Bottom line is that there are a number of very serviceable & inexpensive vises available.
Mike


----------



## Steelhead Fever (Dec 31, 2009)

I have a PEAK and love it, Got it on ebay for 140 definitely worth it


----------



## TheCream (Mar 19, 2009)

My first vise was a DanVise New Classic. It's still made and is a great vise for under $100. I think it's about $80 or so. I upgraded last year to an HMH Spartan and love it. With the Spartan and the extra midge jaws I bought, I have about $230 in it. I like the adjustable jaw angle with the HMH, hook holding power, simple design, and it's built to last a lifetime. With the midge jaws I have gone down to size 28 hooks, on the standard jaws I have gone down to 18 and as high as 6/0 (not rated for hooks that big, but it worked).


----------



## horiaalmasan (May 20, 2006)

There are many choices for vises in the "under $50" category. I advise you to start with one of those. Then later on upgrade. I started with an AAA Economy Vise (probably one of the cheapest vises available, you'll find it for anywhere between $10 and $20) and then upgraded to a Renzetti Aprentice (this is somewhere right under $100).
I would advise against a fly fishing kit. For the manufacturer that is the highest margin item as they fill it with crap. Just start with (for example) what you need for woolly buggers (hooks, marabou, chenille, hackle, etc) and let's say eggs (some McFly foam) - just go for the basic colors (white, black, olive, maroon and a clown package for eggs). Get some cheap tools for beginning (maybe in a set), you'll upgrade later. You'll find a lot of tools and materials locally or online.
Unfortunately the passion of fly tying comes with the "need" to have them all (types, sizes, colors, you name it) and you will be buying all kind of materials and tools. It never ends. This is why I advise you to start with basic and then later on get something that you will like based on your previous experience. I sell some of the above mentioned here: almflyfish.com
Happy tying!


----------



## Jimijaz (Oct 15, 2007)

Can't say enough nice things about that Crown/Regal knockoff. It was my first vice around 12 years ago and still works well. I use it as a dedicated hook holder for sharpening. My go-to vise now is the Anvil Apex. Not as smooth as a HMH but the price is right. Much love for the other vises mentioned but I've tied hundreds of flies on the Apex and it's still truckin'. Great for for everything from 4/0 Clousers to #20 dries. The best part is its made less than 100 mi. From Cinci, in Columbus Indiana.
-Jim


Outdoor Hub mobile, the outdoor information engine


----------



## Chef T (Feb 28, 2011)

There are a ton of great recommendations everyone has given. I have personally moved up the vice food chain as the years of tying have gotten more varied. I just have one piece of advice for you OP.
Make sure to get a Rotary Vice!
Anything else will piss you off when your fly tying skills improve with time. 
As far as the machined, $250 beauty..lets just say it's the LAST vice you'll ever buy and plan on handing it down then you've taken your last breath, lol.


----------



## mattblick (Mar 12, 2009)

Excellent reviews here:

http://flyfishohio.com/Vise Review 1/Fly_Tying_Vise_Shoot-Out.htm

I think you can't go wrong with the Crown/Regal knockoff from BPS or the Danvise as a starter vise. I would strongly advise against spending over $100 on your first vise as many people end up just not sticking with it.
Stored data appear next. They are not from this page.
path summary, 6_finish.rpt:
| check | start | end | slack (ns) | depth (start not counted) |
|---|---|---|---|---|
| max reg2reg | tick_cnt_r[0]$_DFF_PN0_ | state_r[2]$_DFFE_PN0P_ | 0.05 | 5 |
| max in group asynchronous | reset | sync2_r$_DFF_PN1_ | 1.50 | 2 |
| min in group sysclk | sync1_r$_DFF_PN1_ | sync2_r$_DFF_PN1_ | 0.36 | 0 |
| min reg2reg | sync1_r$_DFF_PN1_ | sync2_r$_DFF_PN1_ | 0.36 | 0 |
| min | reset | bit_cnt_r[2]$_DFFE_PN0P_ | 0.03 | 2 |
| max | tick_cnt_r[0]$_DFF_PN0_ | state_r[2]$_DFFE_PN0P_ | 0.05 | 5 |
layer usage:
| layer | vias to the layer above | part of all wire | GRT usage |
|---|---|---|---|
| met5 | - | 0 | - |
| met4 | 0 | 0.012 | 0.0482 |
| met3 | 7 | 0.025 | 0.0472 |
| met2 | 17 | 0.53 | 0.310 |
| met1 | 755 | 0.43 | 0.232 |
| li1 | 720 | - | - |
Both the Crown/Regal and Danvise are perfectly functional. The Danvise is true rotary for those that argue you should start with rotary. My first vise was a Griffin 1A, however after using a lever clamp mechanism I really hate dealing with screw clamps now.

I have been a piss poor fly tyer for about 15 years now. Last year I finally upgraded to a Peak Vise and I love it; but it is only slightly more convenient than the old Griffin.

-Matt-


----------



## TheCream (Mar 19, 2009)

Chef T said:


> There are a ton of great recommendations everyone has given. I have personally moved up the vice food chain as the years of tying have gotten more varied. I just have one piece of advice for you OP.
> *Make sure to get a Rotary Vice!*
> Anything else will piss you off when your fly tying skills improve with time.
> As far as the machined, $250 beauty..lets just say it's the LAST vice you'll ever buy and plan on handing it down then you've taken your last breath, lol.


Just to add one more thing, it tends to come up a lot when the HMH name is dropped that "Oh, it's not a rotary vise!" 1) this is true _except_ when the head angle is set horizontal, which is perfect (in my opinion) for streamer tying. And 2) at least for me, the only time I have ever wanted rotary action in a vise was when tying streamers. It makes it simple and quick to wrap body material on a larger streamer like x-cut rabbit or anything in a long dubbing loop. On small hooks and dry flies, I almost never use a rotary function, but different strokes for different folks, I guess. I keep the head angle horizontal for all streamers because I get a ton of room to work on both sides of the hook, usually at a steeper angle for small nymphs and dries.


----------



## MrGreen740 (Jun 2, 2011)

Thanks for the heads up everyone!


----------